WORK ITEM:
From the line with "export GPL_ROUTABILITY_DRIVEN = 0" through the line with "channel is released", repeat the entries verbatim, both end lines included, and add nothing.

Stored data entries:
·····
===== config.mk =====
export PLATFORM = sky130hd
export DESIGN_NAME = rst_seq_ctrl
export DESIGN_NICKNAME = d
export VERILOG_FILES = /design/src/rtl/rst_seq_ctrl.sv
export SDC_FILE = /design/constraint.sdc
export NUM_CORES = 1
export LEC_CHECK = 0
export CORE_UTILIZATION = 52
export DETAILED_ROUTE_END_ITERATION = 6
export GPL_ROUTABILITY_DRIVEN = 0
export GPL_TIMING_DRIVEN = 0
export PLACE_DENSITY = 0.83
export SYNTH_ARGS = -nofsm -noshare
export SYNTH_HDL_FRONTEND = slang
export SYNTH_SLANG_ARGS = --single-unit

===== constraint.sdc =====
create_clock -name clk -period 2.05 [get_ports clk]
set_clock_uncertainty 0.1 [all_clocks]
set_input_delay 0.41 -clock clk [delete_from_list [all_inputs] [get_ports clk]]
set_output_delay 0.41 -clock clk [all_outputs]
set_load 0.02 [all_outputs]

===== src/rtl/rst_seq_ctrl.sv =====
// Purpose: PLL-lock-qualified reset sequencer; releases CHANNELS active-low domain resets in order.
// Latency: sys_rst_n[i] rises 2 + LOCK_STABLE + (i+1)*STAGE_DELAY edges after lock is first sampled.
// Backpressure: none; free-running, inputs are level-sampled every cycle.
//
// Ports:
//   clk           free-running board clock (independent of the PLL)
//   rst_n         asynchronous active-low global reset
//   pll_locked    PLL lock flag, asynchronous to clk (synchronised internally)
//   soft_rst_req  synchronous level-sampled soft reset request
//   sys_rst_n     per-domain active-low resets, bit 0 released first
//   seq_done      high while every channel is released
//   locked_sync   synchronised pll_locked
//   lock_lost_cnt saturating count of lock losses seen after lock qualification
module rst_seq_ctrl #(
    parameter int CHANNELS    = 4,
    parameter int STAGE_DELAY = 1000,
    parameter int LOCK_STABLE = 256,
    parameter int HOLD_CYCLES = 16,
    parameter int CNT_W       = 8
) (
    input  logic                clk,
    input  logic                rst_n,
    input  logic                pll_locked,
    input  logic                soft_rst_req,
    output logic [CHANNELS-1:0] sys_rst_n,
    output logic                seq_done,
    output logic                locked_sync,
    output logic [CNT_W-1:0]    lock_lost_cnt
);

    // Counter widths: each counter only ever reaches its terminal value, which is compared exactly.
    localparam int SW = (LOCK_STABLE > 1) ? $clog2(LOCK_STABLE) : 1;
    localparam int DW = (STAGE_DELAY > 1) ? $clog2(STAGE_DELAY) : 1;
    localparam int HW = (HOLD_CYCLES > 1) ? $clog2(HOLD_CYCLES) : 1;
    localparam int CW = (CHANNELS > 1)    ? $clog2(CHANNELS)    : 1;

    localparam logic [SW-1:0]       STAB_LAST = SW'(LOCK_STABLE - 1);
    localparam logic [DW-1:0]       DLY_LAST  = DW'(STAGE_DELAY - 1);
    localparam logic [HW-1:0]       HOLD_LAST = HW'(HOLD_CYCLES - 1);
    localparam logic [CW-1:0]       CH_LAST   = CW'(CHANNELS - 1);
    localparam logic [CHANNELS-1:0] CH_ONE    = CHANNELS'(1);
    localparam logic [CNT_W-1:0]    CNT_MAX   = {CNT_W{1'b1}};

    typedef enum logic [2:0] {
        WAIT_LOCK,
        STABLE,
        RELEASE,
        RUN,
        HOLD
    } state_t;

    state_t               state_q;
    logic [1:0]           sync_q;
    logic [SW-1:0]        stab_cnt_q;
    logic [DW-1:0]        dly_cnt_q;
    logic [HW-1:0]        hold_cnt_q;
    logic [CW-1:0]        ch_idx_q;
    logic [CHANNELS-1:0]  sys_rst_n_q;
    logic                 seq_done_q;
    logic [CNT_W-1:0]     lost_cnt_q;
    logic                 locked_s;

    assign locked_s = sync_q[1];

    // Two-flop synchroniser for the asynchronous lock flag.
    always_ff @(posedge clk or negedge rst_n) begin
        if (!rst_n) begin
            sync_q <= 2'b00;
        end else begin
            sync_q <= {sync_q[0], pll_locked};
        end
    end

    always_ff @(posedge clk or negedge rst_n) begin
        if (!rst_n) begin
            state_q     <= WAIT_LOCK;
            stab_cnt_q  <= '0;
            dly_cnt_q   <= '0;
            hold_cnt_q  <= '0;
            ch_idx_q    <= '0;
            sys_rst_n_q <= '0;
            seq_done_q  <= 1'b0;
            lost_cnt_q  <= '0;
        end else begin
            case (state_q)
                WAIT_LOCK: begin
                    if (locked_s) begin
                        state_q    <= STABLE;
                        stab_cnt_q <= '0;
                    end
                end

                // A drop here is treated as a lock glitch and is not counted.
                STABLE: begin
                    if (!locked_s) begin
                        state_q <= WAIT_LOCK;
                    end else if (stab_cnt_q == STAB_LAST) begin
                        state_q   <= RELEASE;
                        ch_idx_q  <= '0;
                        dly_cnt_q <= '0;
                    end else begin
                        stab_cnt_q <= stab_cnt_q + SW'(1);
                    end
                end

                RELEASE, RUN, HOLD: begin
                    // Lock loss takes priority over a soft reset on the same edge.
                    if (!locked_s) begin
                        state_q     <= WAIT_LOCK;
                        sys_rst_n_q <= '0;
                        seq_done_q  <= 1'b0;
                        if (lost_cnt_q != CNT_MAX) begin
                            lost_cnt_q <= lost_cnt_q + CNT_W'(1);
                        end
                    end else if (soft_rst_req && (state_q != HOLD)) begin
                        state_q     <= HOLD;
                        hold_cnt_q  <= '0;
                        sys_rst_n_q <= '0;
                        seq_done_q  <= 1'b0;
                    end else if (state_q == RELEASE) begin
                        if (dly_cnt_q == DLY_LAST) begin
                            sys_rst_n_q <= sys_rst_n_q | (CH_ONE << ch_idx_q);
                            dly_cnt_q   <= '0;
                            if (ch_idx_q == CH_LAST) begin
                                state_q    <= RUN;
                                seq_done_q <= 1'b1;
                            end else begin
                                ch_idx_q <= ch_idx_q + CW'(1);
                            end
                        end else begin
                            dly_cnt_q <= dly_cnt_q + DW'(1);
                        end
                    end else if (state_q == HOLD) begin
                        // Lock is still qualified, so resume straight at channel 0.
                        if (hold_cnt_q == HOLD_LAST) begin
                            state_q   <= RELEASE;
                            ch_idx_q  <= '0;
                            dly_cnt_q <= '0;
                        end else begin
                            hold_cnt_q <= hold_cnt_q + HW'(1);
                        end
                    end
                end

                default: begin
                    state_q     <= WAIT_LOCK;
                    sys_rst_n_q <= '0;
                    seq_done_q  <= 1'b0;
                end
            endcase
        end
    end

    assign sys_rst_n     = sys_rst_n_q;
    assign seq_done      = seq_done_q;
    assign locked_sync   = locked_s;
    assign lock_lost_cnt = lost_cnt_q;

endmodule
·····
EXERCISE RESPONSE:
export GPL_ROUTABILITY_DRIVEN = 0
export GPL_TIMING_DRIVEN = 0
export PLACE_DENSITY = 0.83
export SYNTH_ARGS = -nofsm -noshare
export SYNTH_HDL_FRONTEND = slang
export SYNTH_SLANG_ARGS = --single-unit

===== constraint.sdc =====
create_clock -name clk -period 2.05 [get_ports clk]
set_clock_uncertainty 0.1 [all_clocks]
set_input_delay 0.41 -clock clk [delete_from_list [all_inputs] [get_ports clk]]
set_output_delay 0.41 -clock clk [all_outputs]
set_load 0.02 [all_outputs]

===== src/rtl/rst_seq_ctrl.sv =====
// Purpose: PLL-lock-qualified reset sequencer; releases CHANNELS active-low domain resets in order.
// Latency: sys_rst_n[i] rises 2 + LOCK_STABLE + (i+1)*STAGE_DELAY edges after lock is first sampled.
// Backpressure: none; free-running, inputs are level-sampled every cycle.
//
// Ports:
//   clk           free-running board clock (independent of the PLL)
//   rst_n         asynchronous active-low global reset
//   pll_locked    PLL lock flag, asynchronous to clk (synchronised internally)
//   soft_rst_req  synchronous level-sampled soft reset request
//   sys_rst_n     per-domain active-low resets, bit 0 released first
//   seq_done      high while every channel is released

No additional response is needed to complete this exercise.